The west block begins at the southwest corner of the square, with the green-trimmed Nadra bank building; the tannish building at the left of the first image below is a multi-purpose building (market, professional offices, etc.) on a street off the square to the south. Moving northward along the block, there are a number of buildings of various shapes and sizes, ending with the wide cooperative building on the corner of Kotsjubinskogo Street. Across that street is the Ukrainian church (just off the square at the northwest corner).
Referencing again the Ukrainian church just off the northwest corner of the square, the north block of the square begins with the green "Technica" building. Moving eastward along the block, we pass a small alley between the green- and pink-trimmed buildings, and end at what today is a brick building under renovation, at the northeast corner of the square.
My grandmother, Annie (Chaike) Horn, was born in Rohatyn on Purim night 1911 to Izak and Rose Horn, merchants. According to my grandmother, the Horn family had lived in Rohatyn for generations: she was born in the same house in which her father had been born and his father's father had been born. The Horns owned and ran several business on the main Rynek square, including a saloon/restaurant (Jona Horn), a bakery (Dudke Horn), and another saloon (the Fruchter family, married to a Horn daughter). The Liebling family (also married to a Horn daughter) owned a lumber yard in town.
The pictures below are of buildings we believe were owned by the Horns, on and off the Rynek square.
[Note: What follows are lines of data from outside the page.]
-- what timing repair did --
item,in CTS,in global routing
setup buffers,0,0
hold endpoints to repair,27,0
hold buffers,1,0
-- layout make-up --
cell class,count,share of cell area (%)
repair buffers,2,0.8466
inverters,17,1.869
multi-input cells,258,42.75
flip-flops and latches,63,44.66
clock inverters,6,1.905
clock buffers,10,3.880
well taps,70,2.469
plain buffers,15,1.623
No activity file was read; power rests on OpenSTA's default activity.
--- config.mk ---
export PLATFORM = sky130hd
export DESIGN_NAME = lcd_frame_scheduler_flat
export DESIGN_NICKNAME = d
export VERILOG_FILES = /design/src/rtl/lcd_frame_scheduler_if.sv /design/src/rtl/lcd_frame_scheduler.sv /design/src/flat_wrapper.sv
export SDC_FILE = /design/constraint.sdc
export NUM_CORES = 1
export LEC_CHECK = 0
export ABC_AREA = 1
export BUFFER_PORTS_ARGS = -buffer_cell sky130_fd_sc_hd__buf_2
export CAP_MARGIN = 5
export CORE_MARGIN = 2
export CORE_UTILIZATION = 57
export CTS_BUF_LIST = sky130_fd_sc_hd__clkbuf_8
export DETAILED_ROUTE_END_ITERATION = 10
export PLACE_DENSITY = 0.93
export SYNTH_ARGS = -nofsm -noshare
export SYNTH_HDL_FRONTEND = slang
export SYNTH_SLANG_ARGS = --single-unit
--- constraint.sdc ---
create_clock -name clk_50MHz -period 2.6 [get_ports clk_50MHz]
set_input_delay 0.65 -clock clk_50MHz [delete_from_list [all_inputs] [get_ports clk_50MHz]]
set_output_delay 0.65 -clock clk_50MHz [all_outputs]
set_load 0.05 [all_outputs]
--- src/rtl/lcd_frame_scheduler_if.sv ---
// Purpose: bundles the scheduler's init, byte-writer, pixel and aux-command signals.
// Latency: none; this is wiring only.
// Backpressure: pixel uses pix_valid/pix_ready, aux uses cmd_req/cmd_ack, the byte port uses lcd_en/wr_done.
// Ports: master = scheduler side (drives lcd_*, pix_ready, cmd_ack, frame_*, busy);
//        slave  = environment side (lcd_init, lcd_write, pixel source, command requester).
interface lcd_frame_scheduler_if;
    logic        init_done;
    logic [8:0]  init_data;
    logic        init_en;
    logic        wr_done;
    logic [8:0]  lcd_data;
    logic        lcd_en;
    logic        frame_en;
    logic [15:0] pix_data;
    logic        pix_valid;
    logic        pix_ready;
    logic        cmd_req;
    logic [8:0]  cmd_word;
    logic        cmd_last;
    logic        cmd_ack;
    logic        frame_start;
    logic        frame_done;
    logic        busy;

    modport master (
        input  init_done, init_data, init_en, wr_done,
        input  frame_en, pix_data, pix_valid,
        input  cmd_req, cmd_word, cmd_last,
        output lcd_data, lcd_en, pix_ready, cmd_ack,
        output frame_start, frame_done, busy
    );

    modport slave (
        output init_done, init_data, init_en, wr_done,
        output frame_en, pix_data, pix_valid,
        output cmd_req, cmd_word, cmd_last,
        input  lcd_data, lcd_en, pix_ready, cmd_ack,
        input  frame_start, frame_done, busy
    );
endinterface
To help identify them, we used detailed letters from the late Herman Skolnick, whose family knew the Horns, as well as notes taken from telephone conversations nearly a decade ago with Herman Skolnick and the late Jacob Hornstein, whose sister Bronia was married to David (Dudke?) Horn. This information was then coordinated, to the best of our abilities, with the List of Businesses around the Market Place Before WWII, from the Rohatyn JewishGen Shtetlink website managed by Phyllis Kramer: http://www.shtetlinks.jewishgen.org/rohatyn/RohatynBusiness.htm#RYNEK.
A current street map of Rohatyn is available on the town website at
http://rogatyn.info
(in Cyrillic). The website is interactive, and allows you to find streets
by current name. The map also shows a number of monuments and significant
town features; the modified map at left shows four sites important to Rohatyn
Jewish history (click on the image for a larger version).
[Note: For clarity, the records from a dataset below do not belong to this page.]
===== src/rtl/difftest_delayed_wb_tracker.sv =====
// Tracks committed destinations with deferred values and emits ordered difftest delayed-wb events.
// Optional sticky error tracking is enabled by defining DIFFTEST_DELAYED_CHECK_EN.
module difftest_delayed_wb_tracker #(
  parameter int unsigned TAG_W      = 2,
  parameter int unsigned FIFO_DEPTH = 4,
  parameter logic [7:0]  CORE_ID    = 8'd0
) (
  input  logic             clock,
  input  logic             reset_n,
  input  logic             commit_valid,
  input  logic [4:0]       commit_rd,
  input  logic [TAG_W-1:0] commit_tag,
  input  logic             wb_valid,
  input  logic [TAG_W-1:0] wb_tag,
  input  logic [63:0]      wb_data,
  input  logic             wb_kill,
  output logic             enable,
  output logic             io_valid,
  output logic [4:0]       io_address,
  output logic [63:0]      io_data,
  output logic             io_nack,
  output logic [7:0]       io_coreid,
  output logic [7:0]       io_index
`ifdef DIFFTEST_DELAYED_CHECK_EN
  ,
  output logic [2:0]       err
`endif
);

  localparam int unsigned NumTags = 1 << TAG_W;
  localparam int unsigned PtrW    = $clog2(FIFO_DEPTH);

  typedef struct packed {
    logic [4:0]  rd;
    logic [63:0] data;
    logic        nack;
  } event_t;

  logic [NumTags-1:0] vld_q, vld_d;
  logic [4:0]         rd_tbl_q [NumTags];
  logic               tbl_we;

  event_t             fifo_q [FIFO_DEPTH];
  logic [PtrW-1:0]    wr_ptr_q, rd_ptr_q;
  logic [PtrW:0]      count_q, count_d;
  logic [7:0]         idx_q;

  event_t             ev, head;
  logic               push, enq, deq, full;
  logic               bypass, orphan, dup, overflow;

  always_comb begin
    vld_d  = vld_q;
    tbl_we = 1'b0;
    push   = 1'b0;
    ev     = '0;
    orphan = 1'b0;
    dup    = 1'b0;
    bypass = commit_valid && wb_valid && (commit_tag == wb_tag);

    if (bypass) begin
      // Value arrives with the commit: never enters the table.
      vld_d[wb_tag] = 1'b0;
      orphan        = wb_kill;
      if (commit_rd != 5'd0) begin
        push = 1'b1;
        ev   = '{rd: commit_rd, data: wb_data, nack: 1'b0};
      end
    end else begin
      if (wb_valid || wb_kill) begin
        if (wb_valid && wb_kill) orphan = 1'b1;
        if (vld_q[wb_tag]) begin
          push          = 1'b1;
          ev            = '{rd: rd_tbl_q[wb_tag], data: wb_valid ? wb_data : 64'd0,
                            nack: !wb_valid};
          vld_d[wb_tag] = 1'b0;
        end else begin
          orphan = 1'b1;
        end
      end
      if (commit_valid && (commit_rd != 5'd0)) begin
        // vld_d already reflects a same-cycle completion of the old holder.
        dup               = vld_d[commit_tag];
        vld_d[commit_tag] = 1'b1;
        tbl_we            = 1'b1;
      end
    end
  end

  // The sink never stalls, so the head leaves every cycle the queue is non-empty.
  assign deq      = (count_q != '0);
  assign full     = (count_q == (PtrW + 1)'(FIFO_DEPTH));
  assign enq      = push && (!full || deq);
  assign overflow = push && full && !deq;

  always_comb begin
    count_d = count_q;
    unique case ({enq, deq})
      2'b10:   count_d = count_q + 1'b1;
      2'b01:   count_d = count_q - 1'b1;
      default: count_d = count_q;
    endcase
  end

  always_ff @(posedge clock or negedge reset_n) begin
    if (!reset_n) begin
      vld_q    <= '0;
      wr_ptr_q <= '0;
      rd_ptr_q <= '0;
      count_q  <= '0;
      idx_q    <= 8'd0;
    end else begin
      vld_q   <= vld_d;
      count_q <= count_d;
      if (enq) wr_ptr_q <= wr_ptr_q + 1'b1;
      if (deq) begin
        rd_ptr_q <= rd_ptr_q + 1'b1;
        idx_q    <= idx_q + 8'd1;
      end
    end
  end

  always_ff @(posedge clock) begin
    if (tbl_we) rd_tbl_q[commit_tag] <= commit_rd;
    if (enq)    fifo_q[wr_ptr_q]     <= ev;
  end

  always_comb begin
    head       = fifo_q[rd_ptr_q];
    io_valid   = deq;
    enable     = deq;
    io_address = deq ? head.rd : 5'd0;
    io_data    = deq ? head.data : 64'd0;
    io_nack    = deq && head.nack;
    io_coreid  = CORE_ID;
    io_index   = idx_q;
  end

`ifdef DIFFTEST_DELAYED_CHECK_EN
  logic [2:0] err_q;

  always_ff @(posedge clock or negedge reset_n) begin
    if (!reset_n) err_q <= 3'b000;
    else          err_q <= err_q | {overflow, orphan, dup};
  end

  assign err = err_q;

`ifndef SYNTHESIS
  always @(posedge clock) begin
    if (reset_n) begin
      if (overflow && !err_q[2]) $error("delayed wb tracker: event queue overflow");
      if (orphan && !err_q[1])   $error("delayed wb tracker: orphan writeback/kill");
      if (dup && !err_q[0])      $error("delayed wb tracker: duplicate commit to pending tag");
    end
  end
`endif
`else
  logic unused_err;
  assign unused_err = ^{overflow, orphan, dup};
`endif

endmodule


===== config.mk =====
export PLATFORM = sky130hd
export DESIGN_NAME = difftest_delayed_wb_tracker
export DESIGN_NICKNAME = d
export VERILOG_FILES = /design/src/rtl/difftest_delayed_wb_tracker.sv
export SDC_FILE = /design/constraint.sdc
export NUM_CORES = 1
export LEC_CHECK = 0
export ABC_AREA = 1
export CORE_MARGIN = 5
export CORE_UTILIZATION = 55
export CTS_CLUSTER_DIAMETER = 80
export DETAILED_ROUTE_END_ITERATION = 8
export HOLD_SLACK_MARGIN = 0.12
export PLACE_DENSITY = 0.79
export SLEW_MARGIN = 10
export SYNTH_ARGS = -nofsm -noshare
export SYNTH_HDL_FRONTEND = slang
export SYNTH_SLANG_ARGS = --single-unit

===== constraint.sdc =====
create_clock -name clock -period 7.7 [get_ports clock]
set_clock_uncertainty 0.1 [all_clocks]
set_input_delay 1.925 -clock clock [delete_from_list [all_inputs] [get_ports clock]]
set_output_delay 1.925 -clock clock [all_outputs]
set_load 0.02 [all_outputs]

==> results of run 1 <==
[worst max-delay path: stages, from the launching register on]
cell                              delay [ns]
sky130_fd_sc_hd__dfrtp_4                0.89
sky130_fd_sc_hd__clkinv_2               0.79
sky130_fd_sc_hd__buf_4                  0.52
sky130_fd_sc_hd__o21ai_0                0.25
sky130_fd_sc_hd__a21oi_1                0.16
sky130_fd_sc_hd__clkdlybuf4s50_1        0.58
[routing by layer]
layer	global-route usage (%)	wire length (um)	share of wire [%]	vias to the layer above
met4	5.63	421	1.5	0
met5	0	0	0	-
met2	35.4	14100	49	327
met3	3.49	2020	7.0	35
li1	-	-	-	4187
met1	28.6	12200	42	4166
[logic make-up after synthesis]
kind of cell / synth area share [%]
and+or+nand+nor: 12.4
DFF: 71.8
AOI/OAI and AO/OA: 9.32
buffers and inverters: 5.25
xor gates and xnor gates: 0.596
adders and majority gates: 0.625
other: 0.0284
[cell type report]
type / instances / area [um^2]
Inverter: 84 / 319
Clock inverter: 16 / 135
Clock buffer: 42 / 827
Sequential cell: 319 / 9490
Tap cell: 319 / 399
Multi-Input combinational cell: 686 / 3110
Timing Repair Buffer: 169 / 1660
Fill cell: 1735 / 7600
[placed cells by master (no fill, tap or decap), types with 2 or more instances in the layout]
cell type                         instances
sky130_fd_sc_hd__nor2_1                 358
sky130_fd_sc_hd__edfxtp_1               300
sky130_fd_sc_hd__clkdlybuf4s50_1        157
sky130_fd_sc_hd__o21ai_0                148
sky130_fd_sc_hd__inv_1                   80
sky130_fd_sc_hd__a21oi_1                 75
sky130_fd_sc_hd__nand2_1                 50
sky130_fd_sc_hd__clkbuf_16               31
sky130_fd_sc_hd__dfrtp_1                 17
sky130_fd_sc_hd__buf_4                   12
sky130_fd_sc_hd__clkbuf_1                10
sky130_fd_sc_hd__clkinv_2                 8
sky130_fd_sc_hd__conb_1                   8
sky130_fd_sc_hd__nand3_1                  7
sky130_fd_sc_hd__xnor2_1                  6
sky130_fd_sc_hd__a221oi_1                 5
sky130_fd_sc_hd__ha_1                     5
sky130_fd_sc_hd__a21boi_4                 4
sky130_fd_sc_hd__clkinv_1                 4
sky130_fd_sc_hd__nand2_2                  3
sky130_fd_sc_hd__o22ai_1                  3
sky130_fd_sc_hd__nand4_1                  3
sky130_fd_sc_hd__xor2_1                   3
sky130_fd_sc_hd__inv_2                    2
sky130_fd_sc_hd__nand3_2                  2
sky130_fd_sc_hd__o31ai_1                  2
sky130_fd_sc_hd__bufinv_16                2
[through the flow]
| stage | hold WS, ns | total power [mW] |
|---|---|---|
| finish | 0.376 | 6.33 |
| global route | 0.397 | 6.69 |
| CTS | 0.382 | 6.38 |
| detailed placement | 0.367 | 4.96 |
| global placement | 0.363 | 4.91 |
| floorplan | 0.353 | 3.88 |
[flip-flops by register name, summed over array words and instances (netlist names)]
register / flops
rd_ptr_q: 2
io_index: 8
rd_tbl_q: 20
wr_ptr_q: 2
count_q: 3
vld_q: 4
fifo_q: 280
[where the power goes]
group,internal (mW),switching (mW),leakage [nW]
registers,2.17,0.132,3.03
clock network,0.819,0.602,0.472
logic,1.00,1.61,2.34
total,3.99,2.34,5.84
[path summary, 6_finish.rpt]
path | to | cells after the start
max | io_data[22] | 5
min reg2reg | io_index[7]$_DFFE_PN0N_ | 1
min | io_index[7]$_DFFE_PN0N_ | 1
min in group asynchronous | io_index[1]$_DFFE_PN0N_ | 1
max reg2reg | fifo_q[3][15]$_DFFE_PP_ | 7
max in group asynchronous | rd_ptr_q[0]$_DFFE_PN0N_ | 1
==> results.toml, run 1 <==
[global_routing]
grt_start_max_net_pins = 77
groute.usage.overall_pct = 21.0
wire_length_of_the_first_global_routing_pass_mm = 45.0
grt_remaining_overflow = 0
grt_antenna_before_repair = 0
via_count_of_the_first_global_routing_pass = 8725

[synthesis]
netlist_instances = 1154
synthFlopType = "sky130_fd_sc_hd__edfxtp_1"
synth.cell_area_mm2 = 0.0132
yosys.cell_count.top_type = "sky130_fd_sc_hd__nor2_1"
ys_top_cells_by_area = "sky130_fd_sc_hd__edfxtp_1 (68%), sky130_fd_sc_hd__nor2_1 (10%), sky130_fd_sc_hd__o21ai_0 (5.6%)"
yosys.area.top_type = "sky130_fd_sc_hd__edfxtp_1"
synth-seq-area-share_pct = 71.8
syn-mean-instance-area_um2 = 11.5
synth_enable_flop_cells = 300
yosys_register_bits = 319
synth_top_area_share_pct = 68.2
yosys_warnings = 0
synth_top_cells_by_count = "sky130_fd_sc_hd__nor2_1 (358), sky130_fd_sc_hd__edfxtp_1 (300), sky130_fd_sc_hd__o21ai_0 (148)"
post_synth_num_cell_types = 30
asyncSetResetFlopFracSynth_pct = 5.96

[hold_path]
worstHoldStart = "io_index[7]$_DFFE_PN0N_"
hold_path.class = "reg2reg"

[sta]
slew-limit-headroom_pct = 25.1
setup_viol = 0
max_freq_mhz = 173
setup_tns_ns = 0
timing.final.ws_setup_ns = 1.90
timing_hold_violations_final = 0
timing_worst_slew_pin_value_ns = 1.12
rsz0062_at_grt = "no"
final_min_period_over_clock_period_pct = 75.3
slew_viol_final = 0
period_needed_ns = 5.80

[place]
detailed_place.area_mm2 = 0.0150
pre_cts_worst_setup_slack_ns = 2.41
gp_congestion = 0.817
place.detailed.instances = 1577
io_buffer_count = 157
dpl.hpwl_mm = 16.4

[layout]
stdcell_area_mm2 = 0.0159
drive_above_1_share_pct = 5.62
instances_no_fill = 1635
area_growth_pct = 20.6
final_core_utilization_pct = 67.7
finish.net_count = 1375
insertedDiodeCount = 0

[routing]
wl_per_cell_um = 17.6
drc = 0
routed_via_density = 5.33
wire_length_reported_by_the_detailed_router_mm = 28.7
antenna_left = 0
dr_total_vias = 8715
1st_pass_router_iterations = 5
first_iter_violations = 785

[clock_network]
cts.sinks = 319
cts_repair_resize_count = 0
numCtsBuffers = 31
cts.clk_slew.worst_paths_ns = 0.06
cts_buffer_depth = 3
buffer_count_from_post_cts_setup_fixing = 0
cts_tree = "yes"
cts_max_level = 1
clk_latency_ns = 0.55
hold_buffers = 0
clock-root-buffer = "sky130_fd_sc_hd__clkbuf_16"

[worst_setup_path]
worst-setup-path-type = "reg2out"
worstPathRequired_ns = 5.68
r2r_start = "vld_q[3]$_DFF_PN0_"
critPathMaxFanout = 67
endpoint_kind = "primary output"
crit_path_start = "rd_ptr_q[0]$_DFFE_PN0N_"
setup.reg_to_reg.worst_slack_ns = 4.97
worst-endpoint-arrival_ns = 3.77
critical_path.startpoint_type = "register"

[power]
cellPowerDensity_mw_per_mm2 = 397
cellLeakagePower_nw = 5.84
ir_drop_uv = 268

[floorplanning]
dieWidth_um = 165
io-pin-count = 166
fp-row-count = 56
die_height_um = 165
core_outline_area_mm2 = 0.0235
effective_utilization_at_floorplan_pct = 56.1
dieArea_mm2 = 0.0272

[run_status]
run_status = "finished clean"

[run]
max_cap_viol_count = 0
(Power assumes the default switching activity.)
==> run 2, diff against run 1 <==
--- a/config.mk
+++ b/config.mk
@@ -7,11 +7,11 @@
 export LEC_CHECK = 0
 export ABC_AREA = 1
 export CORE_MARGIN = 5
-export CORE_UTILIZATION = 55
+export CORE_UTILIZATION = 50
 export CTS_CLUSTER_DIAMETER = 80
 export DETAILED_ROUTE_END_ITERATION = 8
 export HOLD_SLACK_MARGIN = 0.12
-export PLACE_DENSITY = 0.79
+export PLACE_DENSITY = 0.76
 export SLEW_MARGIN = 10
 export SYNTH_ARGS = -nofsm -noshare
 export SYNTH_HDL_FRONTEND = slang
==> constraint.sdc (replaced) <==
create_clock -name clock -period 4.7 [get_ports clock]
set_clock_uncertainty 0.1 [all_clocks]
set_input_delay 1.175 -clock clock [delete_from_list [all_inputs] [get_ports clock]]
set_output_delay 1.175 -clock clock [all_outputs]
set_load 0.02 [all_outputs]
==> run 2 against run 1 <==
Compared with the run above:
- sequential power is 60% higher
- critical path type unchanged
- largest cell class unchanged
- sequential share of layout area is 0.43 points lower
- core utilization is 6.1 points lower
- global-route usage is 1.9 points lower
- critical endpoint unchanged
- flip-flop and latch count stayed put
- clock power is 62% higher
- worst setup slack worse by 1.6 ns
- highest routed layer unchanged
- die area is 9.4% higher
- critical path depth is 1 higher
==> results.toml, run 2 (synthesis gave the netlist of run 1 again) <==
[power]
cellLeakagePower_nw = 5.88
cellPowerDensity_mw_per_mm2 = 649
totalPowerFinal_mw = 10.4
ir_drop_uv = 501

[sta]
final_min_period_over_clock_period_pct = 93.4
timing_hold_violations_final = 0
period_needed_ns = 4.39
setup_viol = 0
timing.final.ws_setup_ns = 0.311
rsz0062_at_grt = "no"
whs_ns = 0.396
slew-limit-headroom_pct = 40.2
timing_worst_slew_pin_value_ns = 0.898
max_freq_mhz = 228
setup_tns_ns = 0
slew_viol_final = 0

[clock_network]
numCtsBuffers = 31
cts_tree = "yes"
cts.sinks = 319
buffer_count_from_post_cts_setup_fixing = 0
clk_latency_ns = 0.54
cts.clk_slew.worst_paths_ns = 0.06
hold_buffers = 0
cts_repair_resize_count = 0
clock-root-buffer = "sky130_fd_sc_hd__clkbuf_16"
cts_max_level = 1
cts_buffer_depth = 3

[worst_setup_path]
cp.buffers_inverters = 4
endpoint_kind = "primary output"
rr_worst_depth = 7
worst-endpoint-arrival_ns = 3.11
critPathSlowestCell = "sky130_fd_sc_hd__clkdlybuf4s50_1"
crit_chain = "clkinv_2 > buf_4 > buf_4 > o21ai_0 > a21oi_1 > clkdlybuf4s50_1"
worst_path_most_repeated_cell = "sky130_fd_sc_hd__buf_4"
crit_family = "buffers and inverters"
r2r_start = "vld_q[3]$_DFF_PN0_"
cpPeakStageDelay_ns = 0.58
setup.reg_to_reg.worst_slack_ns = 2.38
critical_path.startpoint_type = "register"
worstPathRequired_ns = 3.42
worst-setup-path-type = "reg2out"
critPathMaxFanout = 58
rr_endpoint = "fifo_q[0][49]$_DFFE_PP_"

[layout]
area_growth_pct = 21.5
multiInputGateArea_mm2 = 0.00311
top_library_cells_by_usage_in_the_layout_fill_and_taps_aside = "sky130_fd_sc_hd__nor2_1 (358), sky130_fd_sc_hd__edfxtp_1 (300), sky130_fd_sc_hd__clkdlybuf4s50_1 (157), sky130_fd_sc_hd__o21ai_0 (148), sky130_fd_sc_hd__inv_1 (80)"
insertedDiodeCount = 0
finish.net_count = 1381
drive_above_1_share_pct = 5.83
final.fill_count = 2019
final_common_cell = "sky130_fd_sc_hd__nor2_1"
largest_register_ffs = 280
registers.top_by_ff_count = "fifo_q"
sequential_cell_area_mm2 = 0.00949

[floorplanning]
effective_utilization_at_floorplan_pct = 50.7
dieWidth_um = 173
fp-row-count = 59
core_outline_area_mm2 = 0.0261
die_height_um = 173
dieArea_mm2 = 0.0298
io-pin-count = 166

[run]
max_cap_viol_count = 0

[routing]
wl_per_cell_um = 17.8
1st_pass_router_iterations = 5
dr_total_vias = 8779
wire_length_reported_by_the_detailed_router_mm = 29.4
antenna_left = 0
routed_via_density = 5.30
first_iter_violations = 748
drc = 0

[run_status]
run_status = "finished clean"

[hold_path]
hold_path.class = "reg2reg"
timing.hold.worst_path_depth = 1
worst_hold_path.endpoint = "io_index[7]$_DFFE_PN0N_"
worstHoldStart = "io_index[7]$_DFFE_PN0N_"

[place]
io_buffer_count = 157
gp_congestion = 0.876
dpl.hpwl_mm = 16.9
pre_cts_worst_setup_slack_ns = 0.672

[global_routing]
grt_antenna_before_repair = 0
wire_length_of_the_first_global_routing_pass_mm = 46.9
via_count_of_the_first_global_routing_pass = 9079
grt_start_max_net_pins = 142
grt_remaining_overflow = 0
groute.usage.overall_pct = 19.1
[run 2: changes by cell type in the layout (fill, tap and decap cells not counted), sizes merged]
cell	previous run	this run
clkinv	13	15
inv	84	83
clkbuf	42	38
buf	12	18
clkinvlp	1	2
[run 2: worst max path at each step]
stage                     slack, ns                 endpoint               startpoint  depth (start not counted)
final                          0.31              io_data[22]  rd_ptr_q[0]$_DFFE_PN0N_                          6
after global routing           0.15               io_data[7]  rd_ptr_q[0]$_DFFE_PN0N_                          6
after CTS                      0.32              io_data[17]  rd_ptr_q[0]$_DFFE_PN0N_                          6
after floorplan               -0.98   fifo_q[0][0]$_DFFE_PP_                wb_tag[0]                          8
after global placement         0.75  fifo_q[0][32]$_DFFE_PP_                wb_tag[0]                          9
after detailed placement       0.67  fifo_q[0][47]$_DFFE_PP_                wb_tag[0]                          9
[run 2: power by group]
group	switching [mW]	total (mW)	internal [mW]
Clock	0.986	2.30	1.31
Sequential	0.136	3.69	3.55
Combinational	2.74	4.44	1.70
Total	3.86	10.4	6.56
[run 2: layer usage]
metal	global-route usage (%)	routed length, um
met5	0	0
met4	5.28	663
met3	3.14	1800
met2	33.7	15000
met1	24.7	12000
[run 2: per-stage QoR]
stage / utilization (%) / cells / cell area [um^2]
floorplan: - / 1161 / 13200
global placement: 58.0 / 1599 / 15100
detailed placement: 58.0 / 1599 / 15100
CTS: 61.6 / 1655 / 16100
global route: 61.6 / 1655 / 16100
finish: 61.6 / 1655 / 16100
[run 2: final cells by class]
type | count | area share, %
clock inverters | 18 | 0.841
inverters | 84 | 1.99
well taps | 335 | 2.61
flip-flops and latches | 319 | 59.1
repair buffers | 175 | 11.1
clock buffers | 38 | 4.99
multi-input cells | 686 | 19.4
==> run 3, diff against run 2 <==
--- a/config.mk
+++ b/config.mk
@@ -12,7 +12,7 @@
 export DETAILED_ROUTE_END_ITERATION = 8
 export HOLD_SLACK_MARGIN = 0.12
 export PLACE_DENSITY = 0.76
-export SLEW_MARGIN = 10
+export SLEW_MARGIN = 30
 export SYNTH_ARGS = -nofsm -noshare
 export SYNTH_HDL_FRONTEND = slang
 export SYNTH_SLANG_ARGS = --single-unit
==> run 3 against run 2 <==
Compared with the run above:
- routed wire length about the same
- final cell count unchanged
- worst setup slack improved by 0.038 ns
- non-clock buffer count unchanged
- sequential share of layout area about the same
==> results.toml, run 3 (synthesis gave the netlist of run 1 again) <==
[sta]
period_needed_ns = 4.35
whs_ns = 0.396
final_min_period_over_clock_period_pct = 92.6
max_freq_mhz = 230
setup_viol = 0
rsz0062_at_grt = "no"
setup_tns_ns = 0
slew_viol_final = 0
slew-limit-headroom_pct = 39.3
timing.final.ws_setup_ns = 0.349
timing_hold_violations_final = 0
timing_worst_slew_pin_value_ns = 0.910

[layout]
instances_no_fill = 1655
drive_above_1_share_pct = 5.91
largest_register_ffs = 280
finish.net_count = 1381
final_core_utilization_pct = 61.6
insertedDiodeCount = 0
stdcell_area_mm2 = 0.0161
final.fill_count = 2020
top_library_cells_by_usage_in_the_layout_fill_and_taps_aside = "sky130_fd_sc_hd__nor2_1 (358), sky130_fd_sc_hd__edfxtp_1 (300), sky130_fd_sc_hd__clkdlybuf4s50_1 (156), sky130_fd_sc_hd__o21ai_0 (148), sky130_fd_sc_hd__inv_1 (80)"
final_common_cell = "sky130_fd_sc_hd__nor2_1"
registers.top_by_ff_count = "fifo_q"
area_growth_pct = 21.5

[place]
pre_cts_worst_setup_slack_ns = 0.672
dpl.hpwl_mm = 16.9
io_buffer_count = 157
detailed_place.area_mm2 = 0.0151
gp_congestion = 0.876
place.detailed.instances = 1599

[clock_network]
cts.sinks = 319
numCtsBuffers = 31
clk_latency_ns = 0.54
cts_tree = "yes"
cts_buffer_depth = 3
clock-root-buffer = "sky130_fd_sc_hd__clkbuf_16"
cts.clk_slew.worst_paths_ns = 0.06
hold_buffers = 0
buffer_count_from_post_cts_setup_fixing = 0
cts_max_level = 1
cts_repair_resize_count = 0

[global_routing]
wire_length_of_the_first_global_routing_pass_mm = 46.9
via_count_of_the_first_global_routing_pass = 9079
groute.usage.overall_pct = 19.1
grt_remaining_overflow = 0
grt_start_max_net_pins = 142
grt_antenna_before_repair = 0

[worst_setup_path]
worstPathRequired_ns = 3.42
endpoint_kind = "primary output"
critPathSlowestCell = "sky130_fd_sc_hd__clkdlybuf4s50_1"
worst_path_most_repeated_cell = "sky130_fd_sc_hd__buf_4"
critPathMaxFanout = 58
cpPeakStageDelay_ns = 0.58
worst-endpoint-arrival_ns = 3.08
critical_path.startpoint_type = "register"
crit_chain = "clkinv_2 > buf_4 > buf_4 > o21ai_0 > a21oi_1 > clkdlybuf4s50_1"
worst-setup-path-type = "reg2out"

[hold_path]
hold_path.class = "reg2reg"

[power]
cellPowerDensity_mw_per_mm2 = 650
ir_drop_uv = 502
totalPowerFinal_mw = 10.4
cellLeakagePower_nw = 5.88

[run]
max_cap_viol_count = 0

[floorplanning]
core_outline_area_mm2 = 0.0261
effective_utilization_at_floorplan_pct = 50.7
die_height_um = 173
dieWidth_um = 173
io-pin-count = 166
fp-row-count = 59
dieArea_mm2 = 0.0298

[routing]
wire_length_reported_by_the_detailed_router_mm = 29.4
1st_pass_router_iterations = 5
dr_total_vias = 8753
first_iter_violations = 759
wl_per_cell_um = 17.8
routed_via_density = 5.29
drc = 0
antenna_left = 0

[run_status]
run_status = "finished clean"
## run 3: cell count changes in the layout (fill, tap and decap cells not counted), sizes merged
cell	before	now
buf	18	19
clkdlybuf4s50	157	156
## run 3: critical path, delay by kind of cell (launching register included)
family	cells	cell delay, ns
AO/OA/AOI/OAI	2	0.28
buffers and inverters	4	1.81
flip-flops	1	0.43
See also the 1943 map found and annotated by Donia Gold Schwarzstein, at
http://www.shtetlinks.jewishgen.org/rohatyn/Rohatynmap.htm.
A number of old photos of Rohatyn from around the end of the first world war are available at www.bagnowka.com, a Polish organizer of custom tours in Poland and Ukraine. The photos are copyright Tomek Wisniewski and bagnowka.com; you can see them on the original website by clicking on the thumbnails below.
Click on the images below for larger versions.
In addition to the wealth of information on the JewishGen websites and other links below, I have found these two books to be meaningful to my own research:
Many thanks to Phyllis Kramer, Cipora Blitz, Donia Gold Schwarzstein, and Linda Cantor for their numerous emails that helped to make our visit (and this material) possible. A special thanks to Roman Zakharii for his patience in kindly answering all our emails, and most especially, for the detailed information, maps, and photos he made available to us through his website and his own sources.
A fond and deep thank you to two special Rohatyners who are no longer with us, Herman Skolnick and Jacob Hornstein. Their numerous letters and phone calls in the late 1990s fueled my passion about the town and provided invaluable details about my grandmother's "lost" Rohatyn family.
Lovingly dedicated to my grandmother, Annie Horn.